Every line in the listing below from the one with "--- a/flow/config.mk" through the one with "create_clock -name core_clock -period 7.27" is to be reproduced exactly, both ends included; leave out the rest.

──────────────────────────────

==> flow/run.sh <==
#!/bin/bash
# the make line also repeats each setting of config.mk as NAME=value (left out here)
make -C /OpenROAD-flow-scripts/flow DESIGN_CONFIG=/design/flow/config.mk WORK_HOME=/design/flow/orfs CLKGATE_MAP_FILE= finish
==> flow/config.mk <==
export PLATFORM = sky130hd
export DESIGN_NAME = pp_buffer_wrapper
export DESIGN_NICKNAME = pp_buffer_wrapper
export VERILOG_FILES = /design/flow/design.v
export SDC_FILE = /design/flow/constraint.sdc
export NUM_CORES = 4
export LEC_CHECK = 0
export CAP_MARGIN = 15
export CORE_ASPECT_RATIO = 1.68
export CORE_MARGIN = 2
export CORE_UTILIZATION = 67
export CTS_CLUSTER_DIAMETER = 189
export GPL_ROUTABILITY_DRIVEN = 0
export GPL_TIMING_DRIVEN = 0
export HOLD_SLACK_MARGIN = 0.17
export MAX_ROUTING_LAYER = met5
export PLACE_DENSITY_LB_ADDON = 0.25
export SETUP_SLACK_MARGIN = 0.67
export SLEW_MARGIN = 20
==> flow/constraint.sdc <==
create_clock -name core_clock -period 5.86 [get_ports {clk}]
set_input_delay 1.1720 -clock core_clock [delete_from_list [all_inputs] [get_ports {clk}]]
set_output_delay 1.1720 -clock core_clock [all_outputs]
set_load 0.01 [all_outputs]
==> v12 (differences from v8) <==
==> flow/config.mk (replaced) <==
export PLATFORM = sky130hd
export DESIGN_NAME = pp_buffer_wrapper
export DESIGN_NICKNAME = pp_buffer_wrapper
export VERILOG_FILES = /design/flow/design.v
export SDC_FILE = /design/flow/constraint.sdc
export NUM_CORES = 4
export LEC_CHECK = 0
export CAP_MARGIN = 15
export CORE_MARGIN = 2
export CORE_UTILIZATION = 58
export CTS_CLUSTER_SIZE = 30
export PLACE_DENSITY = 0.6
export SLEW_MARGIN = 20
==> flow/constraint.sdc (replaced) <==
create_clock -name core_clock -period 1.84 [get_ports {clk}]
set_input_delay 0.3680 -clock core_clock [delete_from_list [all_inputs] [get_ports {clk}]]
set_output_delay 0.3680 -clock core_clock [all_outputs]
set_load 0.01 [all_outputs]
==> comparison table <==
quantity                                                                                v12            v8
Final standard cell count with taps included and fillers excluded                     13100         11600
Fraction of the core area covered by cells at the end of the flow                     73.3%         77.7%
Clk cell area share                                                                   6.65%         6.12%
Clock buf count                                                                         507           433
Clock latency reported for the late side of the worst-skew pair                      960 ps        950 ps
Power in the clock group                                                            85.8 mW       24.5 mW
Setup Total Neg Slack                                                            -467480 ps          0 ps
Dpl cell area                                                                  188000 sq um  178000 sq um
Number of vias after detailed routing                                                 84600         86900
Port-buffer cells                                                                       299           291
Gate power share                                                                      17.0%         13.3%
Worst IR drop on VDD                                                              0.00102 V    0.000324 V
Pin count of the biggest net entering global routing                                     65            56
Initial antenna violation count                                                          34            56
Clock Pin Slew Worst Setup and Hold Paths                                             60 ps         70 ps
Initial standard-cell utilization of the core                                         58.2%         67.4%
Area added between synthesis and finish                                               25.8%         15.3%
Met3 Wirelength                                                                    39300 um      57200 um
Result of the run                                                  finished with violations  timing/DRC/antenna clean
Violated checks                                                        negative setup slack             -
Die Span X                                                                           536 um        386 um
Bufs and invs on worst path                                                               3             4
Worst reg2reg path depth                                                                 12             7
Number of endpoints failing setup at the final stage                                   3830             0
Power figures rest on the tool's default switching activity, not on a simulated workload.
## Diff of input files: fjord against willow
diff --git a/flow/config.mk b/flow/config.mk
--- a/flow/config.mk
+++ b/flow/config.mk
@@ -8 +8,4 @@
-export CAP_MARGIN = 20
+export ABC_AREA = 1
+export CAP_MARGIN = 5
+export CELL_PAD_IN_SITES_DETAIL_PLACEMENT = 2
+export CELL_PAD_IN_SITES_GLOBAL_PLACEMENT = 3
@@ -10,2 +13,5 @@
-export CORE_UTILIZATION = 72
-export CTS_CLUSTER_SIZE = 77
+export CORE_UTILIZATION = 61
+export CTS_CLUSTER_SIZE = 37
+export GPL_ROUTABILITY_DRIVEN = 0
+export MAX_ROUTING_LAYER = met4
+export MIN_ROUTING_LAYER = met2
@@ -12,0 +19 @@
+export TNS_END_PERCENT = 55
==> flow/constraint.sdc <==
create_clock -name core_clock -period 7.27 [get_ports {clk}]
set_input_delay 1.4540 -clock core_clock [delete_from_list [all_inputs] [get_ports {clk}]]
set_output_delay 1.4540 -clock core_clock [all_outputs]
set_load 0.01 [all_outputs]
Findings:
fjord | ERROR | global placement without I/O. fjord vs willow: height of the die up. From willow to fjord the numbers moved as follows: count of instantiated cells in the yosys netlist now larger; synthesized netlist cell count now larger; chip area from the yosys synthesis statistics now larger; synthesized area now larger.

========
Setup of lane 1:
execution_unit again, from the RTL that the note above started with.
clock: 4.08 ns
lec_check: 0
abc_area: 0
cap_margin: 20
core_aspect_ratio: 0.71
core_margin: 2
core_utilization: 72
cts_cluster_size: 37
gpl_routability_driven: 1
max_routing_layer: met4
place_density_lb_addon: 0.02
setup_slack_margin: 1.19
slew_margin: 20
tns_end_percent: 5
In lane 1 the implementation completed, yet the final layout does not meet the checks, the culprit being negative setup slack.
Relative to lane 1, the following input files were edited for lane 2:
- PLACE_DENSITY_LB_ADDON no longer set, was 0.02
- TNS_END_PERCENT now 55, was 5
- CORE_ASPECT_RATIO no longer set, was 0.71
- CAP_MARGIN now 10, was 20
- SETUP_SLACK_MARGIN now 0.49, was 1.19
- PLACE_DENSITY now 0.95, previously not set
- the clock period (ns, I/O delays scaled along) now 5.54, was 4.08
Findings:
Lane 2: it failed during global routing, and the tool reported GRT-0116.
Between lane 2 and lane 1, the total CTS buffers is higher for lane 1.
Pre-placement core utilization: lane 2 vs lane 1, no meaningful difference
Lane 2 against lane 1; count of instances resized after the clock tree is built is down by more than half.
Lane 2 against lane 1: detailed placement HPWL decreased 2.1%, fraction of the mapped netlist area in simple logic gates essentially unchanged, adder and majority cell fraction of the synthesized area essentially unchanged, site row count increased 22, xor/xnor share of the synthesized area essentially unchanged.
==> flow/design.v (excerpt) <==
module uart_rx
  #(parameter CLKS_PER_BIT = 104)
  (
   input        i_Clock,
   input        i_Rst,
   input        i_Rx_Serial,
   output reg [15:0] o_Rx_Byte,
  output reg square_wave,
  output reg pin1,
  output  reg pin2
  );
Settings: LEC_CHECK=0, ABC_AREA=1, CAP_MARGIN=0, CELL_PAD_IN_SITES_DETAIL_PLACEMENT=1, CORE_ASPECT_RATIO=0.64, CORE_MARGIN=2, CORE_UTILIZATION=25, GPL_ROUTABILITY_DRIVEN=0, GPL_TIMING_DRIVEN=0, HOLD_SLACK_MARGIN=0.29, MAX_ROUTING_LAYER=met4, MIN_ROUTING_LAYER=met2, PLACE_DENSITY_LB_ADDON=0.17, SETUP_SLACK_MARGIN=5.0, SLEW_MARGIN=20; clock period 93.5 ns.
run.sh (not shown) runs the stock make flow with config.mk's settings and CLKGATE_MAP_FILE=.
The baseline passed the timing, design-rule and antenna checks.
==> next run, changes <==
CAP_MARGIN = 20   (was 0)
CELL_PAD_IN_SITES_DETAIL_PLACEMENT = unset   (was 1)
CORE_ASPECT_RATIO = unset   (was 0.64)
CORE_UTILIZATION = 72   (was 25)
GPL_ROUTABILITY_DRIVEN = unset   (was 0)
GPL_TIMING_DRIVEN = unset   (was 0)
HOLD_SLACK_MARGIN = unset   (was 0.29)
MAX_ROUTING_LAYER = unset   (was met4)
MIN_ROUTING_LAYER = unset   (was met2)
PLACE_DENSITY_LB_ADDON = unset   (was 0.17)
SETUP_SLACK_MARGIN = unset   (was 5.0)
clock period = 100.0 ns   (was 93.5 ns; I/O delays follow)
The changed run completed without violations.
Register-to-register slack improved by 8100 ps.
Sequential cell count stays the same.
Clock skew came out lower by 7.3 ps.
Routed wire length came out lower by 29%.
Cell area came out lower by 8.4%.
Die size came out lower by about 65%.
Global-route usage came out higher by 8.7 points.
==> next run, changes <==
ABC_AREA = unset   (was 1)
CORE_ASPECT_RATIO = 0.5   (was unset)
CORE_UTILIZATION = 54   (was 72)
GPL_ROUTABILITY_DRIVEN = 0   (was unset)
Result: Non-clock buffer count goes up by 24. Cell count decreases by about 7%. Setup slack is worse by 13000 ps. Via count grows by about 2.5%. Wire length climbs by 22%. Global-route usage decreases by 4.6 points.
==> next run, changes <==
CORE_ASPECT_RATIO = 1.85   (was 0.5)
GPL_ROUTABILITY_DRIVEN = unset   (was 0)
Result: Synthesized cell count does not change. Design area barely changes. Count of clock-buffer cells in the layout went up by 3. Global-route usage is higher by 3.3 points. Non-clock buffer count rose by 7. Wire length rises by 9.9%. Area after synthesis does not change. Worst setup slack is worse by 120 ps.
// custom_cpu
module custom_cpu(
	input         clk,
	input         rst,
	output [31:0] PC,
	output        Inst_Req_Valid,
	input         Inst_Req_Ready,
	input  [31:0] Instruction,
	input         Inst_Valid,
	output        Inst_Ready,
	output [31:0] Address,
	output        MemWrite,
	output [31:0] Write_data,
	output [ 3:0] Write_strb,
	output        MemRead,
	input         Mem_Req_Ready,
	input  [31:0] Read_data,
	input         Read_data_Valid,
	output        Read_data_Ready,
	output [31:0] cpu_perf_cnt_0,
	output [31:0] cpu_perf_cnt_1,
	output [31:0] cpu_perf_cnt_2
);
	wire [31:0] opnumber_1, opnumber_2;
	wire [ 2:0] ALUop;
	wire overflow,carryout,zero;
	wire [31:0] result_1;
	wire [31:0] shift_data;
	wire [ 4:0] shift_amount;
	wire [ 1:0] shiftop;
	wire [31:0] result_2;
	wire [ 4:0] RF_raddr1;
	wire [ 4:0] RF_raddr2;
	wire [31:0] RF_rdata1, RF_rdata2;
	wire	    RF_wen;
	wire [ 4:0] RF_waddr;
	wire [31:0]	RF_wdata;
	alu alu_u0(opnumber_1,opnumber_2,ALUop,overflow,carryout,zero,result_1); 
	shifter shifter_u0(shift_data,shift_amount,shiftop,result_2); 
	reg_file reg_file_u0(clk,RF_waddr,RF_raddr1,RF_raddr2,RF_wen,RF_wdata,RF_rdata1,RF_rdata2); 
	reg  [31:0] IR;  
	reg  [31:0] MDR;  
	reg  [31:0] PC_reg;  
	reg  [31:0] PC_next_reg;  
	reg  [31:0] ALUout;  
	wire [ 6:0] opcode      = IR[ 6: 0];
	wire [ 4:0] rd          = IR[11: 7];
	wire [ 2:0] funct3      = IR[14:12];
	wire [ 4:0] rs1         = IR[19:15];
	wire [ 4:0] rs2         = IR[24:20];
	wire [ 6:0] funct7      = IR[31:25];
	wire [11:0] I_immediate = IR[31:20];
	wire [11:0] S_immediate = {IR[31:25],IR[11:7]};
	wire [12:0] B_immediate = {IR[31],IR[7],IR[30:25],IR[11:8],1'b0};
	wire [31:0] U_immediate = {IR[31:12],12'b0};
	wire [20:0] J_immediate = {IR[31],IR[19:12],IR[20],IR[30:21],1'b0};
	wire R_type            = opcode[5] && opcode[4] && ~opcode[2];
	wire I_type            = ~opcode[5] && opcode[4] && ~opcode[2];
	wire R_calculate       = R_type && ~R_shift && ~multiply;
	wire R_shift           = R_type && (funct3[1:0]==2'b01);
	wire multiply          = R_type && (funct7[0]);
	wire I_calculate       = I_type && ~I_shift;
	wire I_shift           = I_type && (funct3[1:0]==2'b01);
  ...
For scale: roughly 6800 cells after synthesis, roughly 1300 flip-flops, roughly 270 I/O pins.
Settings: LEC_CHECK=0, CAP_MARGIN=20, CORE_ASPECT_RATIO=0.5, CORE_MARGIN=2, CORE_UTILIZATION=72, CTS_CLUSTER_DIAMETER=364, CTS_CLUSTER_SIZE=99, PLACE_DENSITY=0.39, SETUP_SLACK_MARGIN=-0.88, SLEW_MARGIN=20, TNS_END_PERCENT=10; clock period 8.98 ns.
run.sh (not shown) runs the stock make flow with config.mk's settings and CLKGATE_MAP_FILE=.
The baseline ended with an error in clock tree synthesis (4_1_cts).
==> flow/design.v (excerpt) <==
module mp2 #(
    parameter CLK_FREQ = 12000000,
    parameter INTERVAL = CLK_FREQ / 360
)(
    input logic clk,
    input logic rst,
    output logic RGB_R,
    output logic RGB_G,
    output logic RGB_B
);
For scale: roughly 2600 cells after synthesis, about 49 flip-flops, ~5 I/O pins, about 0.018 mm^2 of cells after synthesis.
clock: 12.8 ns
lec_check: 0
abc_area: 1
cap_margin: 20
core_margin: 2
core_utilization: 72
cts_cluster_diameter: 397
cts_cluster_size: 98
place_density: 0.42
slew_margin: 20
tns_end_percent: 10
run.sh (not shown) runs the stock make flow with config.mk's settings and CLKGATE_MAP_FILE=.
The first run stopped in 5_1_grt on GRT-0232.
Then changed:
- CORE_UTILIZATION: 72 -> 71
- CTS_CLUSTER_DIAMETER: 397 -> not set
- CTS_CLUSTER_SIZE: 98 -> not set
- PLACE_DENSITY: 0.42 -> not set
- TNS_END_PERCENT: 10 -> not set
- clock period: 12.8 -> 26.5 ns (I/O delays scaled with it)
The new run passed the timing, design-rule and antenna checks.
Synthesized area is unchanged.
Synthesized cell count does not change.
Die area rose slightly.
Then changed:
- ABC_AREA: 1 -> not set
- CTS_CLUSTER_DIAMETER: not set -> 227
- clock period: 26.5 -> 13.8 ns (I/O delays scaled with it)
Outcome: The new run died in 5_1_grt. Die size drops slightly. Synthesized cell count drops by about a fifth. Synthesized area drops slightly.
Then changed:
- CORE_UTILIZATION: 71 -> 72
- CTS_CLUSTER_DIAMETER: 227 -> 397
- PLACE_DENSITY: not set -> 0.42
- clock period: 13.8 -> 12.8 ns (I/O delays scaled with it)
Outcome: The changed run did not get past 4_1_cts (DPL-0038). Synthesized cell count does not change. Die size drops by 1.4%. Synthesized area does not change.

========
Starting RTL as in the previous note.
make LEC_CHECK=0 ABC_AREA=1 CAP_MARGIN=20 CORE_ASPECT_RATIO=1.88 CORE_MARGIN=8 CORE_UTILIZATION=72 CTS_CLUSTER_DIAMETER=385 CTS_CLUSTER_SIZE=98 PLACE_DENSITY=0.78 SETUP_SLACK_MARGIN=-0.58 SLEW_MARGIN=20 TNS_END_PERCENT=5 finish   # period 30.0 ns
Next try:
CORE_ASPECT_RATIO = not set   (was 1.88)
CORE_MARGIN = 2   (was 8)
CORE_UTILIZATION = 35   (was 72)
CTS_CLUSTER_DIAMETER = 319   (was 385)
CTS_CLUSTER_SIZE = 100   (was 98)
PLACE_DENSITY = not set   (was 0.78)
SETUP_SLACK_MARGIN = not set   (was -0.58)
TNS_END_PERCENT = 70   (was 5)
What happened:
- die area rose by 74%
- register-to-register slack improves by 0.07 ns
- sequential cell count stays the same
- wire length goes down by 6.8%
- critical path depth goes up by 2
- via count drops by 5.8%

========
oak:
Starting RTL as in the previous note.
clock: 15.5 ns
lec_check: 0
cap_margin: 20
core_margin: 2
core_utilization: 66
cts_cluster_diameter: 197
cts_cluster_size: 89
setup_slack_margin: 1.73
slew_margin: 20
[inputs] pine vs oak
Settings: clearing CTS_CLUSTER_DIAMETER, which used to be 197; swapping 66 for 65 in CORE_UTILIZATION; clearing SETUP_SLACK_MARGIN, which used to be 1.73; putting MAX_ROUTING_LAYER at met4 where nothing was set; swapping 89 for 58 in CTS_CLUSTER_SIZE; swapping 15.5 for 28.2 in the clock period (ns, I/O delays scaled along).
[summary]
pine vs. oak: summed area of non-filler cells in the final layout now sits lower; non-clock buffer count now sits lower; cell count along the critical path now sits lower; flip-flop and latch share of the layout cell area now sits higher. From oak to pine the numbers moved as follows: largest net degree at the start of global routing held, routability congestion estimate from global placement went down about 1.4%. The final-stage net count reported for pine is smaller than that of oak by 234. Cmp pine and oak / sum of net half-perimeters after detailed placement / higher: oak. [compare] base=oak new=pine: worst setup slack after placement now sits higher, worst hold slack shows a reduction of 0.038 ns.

──────────────────────────────

The completed task ::
--- a/flow/config.mk
+++ b/flow/config.mk
@@ -8 +8,4 @@
-export CAP_MARGIN = 20
+export ABC_AREA = 1
+export CAP_MARGIN = 5
+export CELL_PAD_IN_SITES_DETAIL_PLACEMENT = 2
+export CELL_PAD_IN_SITES_GLOBAL_PLACEMENT = 3
@@ -10,2 +13,5 @@
-export CORE_UTILIZATION = 72
-export CTS_CLUSTER_SIZE = 77
+export CORE_UTILIZATION = 61
+export CTS_CLUSTER_SIZE = 37
+export GPL_ROUTABILITY_DRIVEN = 0
+export MAX_ROUTING_LAYER = met4
+export MIN_ROUTING_LAYER = met2
@@ -12,0 +19 @@
+export TNS_END_PERCENT = 55
==> flow/constraint.sdc <==
create_clock -name core_clock -period 7.27 [get_ports {clk}]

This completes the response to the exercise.